> **Exercise brief**
The material below holds a span beginning at the line with "parameter int USEDW_BITS" and ending at the line with "localparam logic [USEDW_BITS-1:0] PKT_N". Quote that span exactly, both ends included, and only that span.
**********
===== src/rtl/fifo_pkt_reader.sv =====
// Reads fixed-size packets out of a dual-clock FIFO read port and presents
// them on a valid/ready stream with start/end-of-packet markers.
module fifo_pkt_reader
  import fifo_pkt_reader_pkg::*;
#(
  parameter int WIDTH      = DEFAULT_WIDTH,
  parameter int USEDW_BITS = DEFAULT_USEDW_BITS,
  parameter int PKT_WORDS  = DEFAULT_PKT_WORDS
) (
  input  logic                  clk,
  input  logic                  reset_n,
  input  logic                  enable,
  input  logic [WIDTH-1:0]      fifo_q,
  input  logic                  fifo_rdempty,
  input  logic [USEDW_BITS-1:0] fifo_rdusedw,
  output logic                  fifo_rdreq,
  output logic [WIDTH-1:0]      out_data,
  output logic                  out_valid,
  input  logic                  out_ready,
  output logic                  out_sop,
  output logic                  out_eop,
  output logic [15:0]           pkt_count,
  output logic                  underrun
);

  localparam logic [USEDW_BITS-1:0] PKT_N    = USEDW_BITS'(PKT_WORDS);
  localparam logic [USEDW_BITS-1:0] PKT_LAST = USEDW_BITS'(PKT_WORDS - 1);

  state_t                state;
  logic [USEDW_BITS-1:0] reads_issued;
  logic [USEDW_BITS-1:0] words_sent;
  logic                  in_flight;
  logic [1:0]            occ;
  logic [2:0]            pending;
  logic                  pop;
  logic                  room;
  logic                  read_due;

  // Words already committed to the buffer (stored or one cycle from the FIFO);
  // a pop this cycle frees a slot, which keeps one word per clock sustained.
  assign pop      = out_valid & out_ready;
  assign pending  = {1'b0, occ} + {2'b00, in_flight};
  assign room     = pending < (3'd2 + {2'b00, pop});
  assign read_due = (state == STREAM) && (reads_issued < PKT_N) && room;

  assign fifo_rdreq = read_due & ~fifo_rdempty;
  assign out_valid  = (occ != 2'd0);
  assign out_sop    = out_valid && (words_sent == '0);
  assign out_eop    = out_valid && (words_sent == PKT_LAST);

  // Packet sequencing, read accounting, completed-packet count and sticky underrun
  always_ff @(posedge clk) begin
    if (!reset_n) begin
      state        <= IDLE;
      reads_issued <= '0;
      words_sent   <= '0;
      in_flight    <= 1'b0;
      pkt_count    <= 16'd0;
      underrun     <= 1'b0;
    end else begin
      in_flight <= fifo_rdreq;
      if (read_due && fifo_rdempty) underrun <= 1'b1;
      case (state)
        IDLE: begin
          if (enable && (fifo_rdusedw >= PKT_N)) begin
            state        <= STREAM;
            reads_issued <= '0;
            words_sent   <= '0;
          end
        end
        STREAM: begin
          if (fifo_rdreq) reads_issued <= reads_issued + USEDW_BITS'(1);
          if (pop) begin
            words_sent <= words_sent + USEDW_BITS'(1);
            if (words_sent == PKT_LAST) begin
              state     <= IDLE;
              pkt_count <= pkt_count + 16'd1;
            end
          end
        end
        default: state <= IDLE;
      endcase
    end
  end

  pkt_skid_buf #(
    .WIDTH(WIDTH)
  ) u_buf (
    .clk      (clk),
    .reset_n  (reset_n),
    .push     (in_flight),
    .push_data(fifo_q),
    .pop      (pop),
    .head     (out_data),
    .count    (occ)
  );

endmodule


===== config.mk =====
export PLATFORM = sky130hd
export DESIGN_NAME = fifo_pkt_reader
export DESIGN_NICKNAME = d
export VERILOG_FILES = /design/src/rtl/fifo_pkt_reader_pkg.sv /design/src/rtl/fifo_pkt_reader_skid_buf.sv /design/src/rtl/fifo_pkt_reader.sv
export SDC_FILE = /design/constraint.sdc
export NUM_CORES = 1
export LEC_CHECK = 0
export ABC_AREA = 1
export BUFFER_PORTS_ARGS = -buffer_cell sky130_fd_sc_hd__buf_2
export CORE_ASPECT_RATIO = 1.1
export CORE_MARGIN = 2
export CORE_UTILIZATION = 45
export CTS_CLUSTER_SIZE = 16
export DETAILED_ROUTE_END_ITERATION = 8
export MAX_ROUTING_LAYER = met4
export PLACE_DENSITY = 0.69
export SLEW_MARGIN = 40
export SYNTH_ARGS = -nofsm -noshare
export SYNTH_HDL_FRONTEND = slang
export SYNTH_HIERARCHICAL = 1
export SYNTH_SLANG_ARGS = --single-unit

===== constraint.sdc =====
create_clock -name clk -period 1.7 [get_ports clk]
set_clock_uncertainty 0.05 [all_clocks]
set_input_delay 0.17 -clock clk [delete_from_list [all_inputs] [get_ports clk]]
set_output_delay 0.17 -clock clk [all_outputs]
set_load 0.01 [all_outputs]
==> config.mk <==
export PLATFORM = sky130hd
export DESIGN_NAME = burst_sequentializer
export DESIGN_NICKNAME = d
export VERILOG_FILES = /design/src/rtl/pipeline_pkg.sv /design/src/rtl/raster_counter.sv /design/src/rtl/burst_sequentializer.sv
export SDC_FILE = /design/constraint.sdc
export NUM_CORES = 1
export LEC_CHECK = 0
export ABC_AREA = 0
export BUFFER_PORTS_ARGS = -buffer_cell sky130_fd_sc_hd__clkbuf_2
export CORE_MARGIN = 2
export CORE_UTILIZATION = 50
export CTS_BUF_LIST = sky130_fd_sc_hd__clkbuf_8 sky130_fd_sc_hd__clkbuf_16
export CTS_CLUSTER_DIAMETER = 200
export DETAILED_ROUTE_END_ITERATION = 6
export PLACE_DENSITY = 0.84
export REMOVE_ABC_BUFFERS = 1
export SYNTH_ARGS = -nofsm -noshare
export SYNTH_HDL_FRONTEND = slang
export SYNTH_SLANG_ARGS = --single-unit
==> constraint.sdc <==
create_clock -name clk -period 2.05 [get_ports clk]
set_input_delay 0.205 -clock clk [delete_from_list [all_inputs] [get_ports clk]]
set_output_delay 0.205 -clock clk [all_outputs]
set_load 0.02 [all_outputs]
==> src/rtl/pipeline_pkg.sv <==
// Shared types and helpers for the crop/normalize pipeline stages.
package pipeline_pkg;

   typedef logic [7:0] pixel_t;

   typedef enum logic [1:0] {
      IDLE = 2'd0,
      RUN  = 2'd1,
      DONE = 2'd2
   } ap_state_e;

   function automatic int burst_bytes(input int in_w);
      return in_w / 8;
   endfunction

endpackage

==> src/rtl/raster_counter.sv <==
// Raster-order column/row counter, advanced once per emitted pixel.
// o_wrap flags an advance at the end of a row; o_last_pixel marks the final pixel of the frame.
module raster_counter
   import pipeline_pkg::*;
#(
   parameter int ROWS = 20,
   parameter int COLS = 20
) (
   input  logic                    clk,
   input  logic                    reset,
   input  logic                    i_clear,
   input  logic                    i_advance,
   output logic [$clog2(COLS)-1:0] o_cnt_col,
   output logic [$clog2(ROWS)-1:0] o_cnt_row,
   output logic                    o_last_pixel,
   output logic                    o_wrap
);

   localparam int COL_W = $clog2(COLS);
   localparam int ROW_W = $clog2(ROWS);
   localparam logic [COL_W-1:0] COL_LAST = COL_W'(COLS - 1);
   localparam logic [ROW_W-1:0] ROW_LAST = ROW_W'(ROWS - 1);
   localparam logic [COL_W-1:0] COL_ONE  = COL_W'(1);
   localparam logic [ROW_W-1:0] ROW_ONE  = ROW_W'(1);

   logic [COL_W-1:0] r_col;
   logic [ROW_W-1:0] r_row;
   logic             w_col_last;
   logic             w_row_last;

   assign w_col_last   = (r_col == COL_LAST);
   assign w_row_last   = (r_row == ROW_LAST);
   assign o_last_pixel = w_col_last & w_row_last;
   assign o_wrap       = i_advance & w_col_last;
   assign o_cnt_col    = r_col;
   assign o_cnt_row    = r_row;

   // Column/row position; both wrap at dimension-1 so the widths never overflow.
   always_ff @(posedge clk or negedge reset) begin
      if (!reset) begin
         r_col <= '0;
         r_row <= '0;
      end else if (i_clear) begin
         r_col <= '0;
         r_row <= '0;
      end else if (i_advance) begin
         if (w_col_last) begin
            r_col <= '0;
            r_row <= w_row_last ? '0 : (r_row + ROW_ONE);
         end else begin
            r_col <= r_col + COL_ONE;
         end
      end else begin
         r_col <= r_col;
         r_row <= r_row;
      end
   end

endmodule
**********
> **Written reply**
  parameter int USEDW_BITS = DEFAULT_USEDW_BITS,
  parameter int PKT_WORDS  = DEFAULT_PKT_WORDS
) (
  input  logic                  clk,
  input  logic                  reset_n,
  input  logic                  enable,
  input  logic [WIDTH-1:0]      fifo_q,
  input  logic                  fifo_rdempty,
  input  logic [USEDW_BITS-1:0] fifo_rdusedw,
  output logic                  fifo_rdreq,
  output logic [WIDTH-1:0]      out_data,
  output logic                  out_valid,
  input  logic                  out_ready,
  output logic                  out_sop,
  output logic                  out_eop,
  output logic [15:0]           pkt_count,
  output logic                  underrun
);

  localparam logic [USEDW_BITS-1:0] PKT_N    = USEDW_BITS'(PKT_WORDS);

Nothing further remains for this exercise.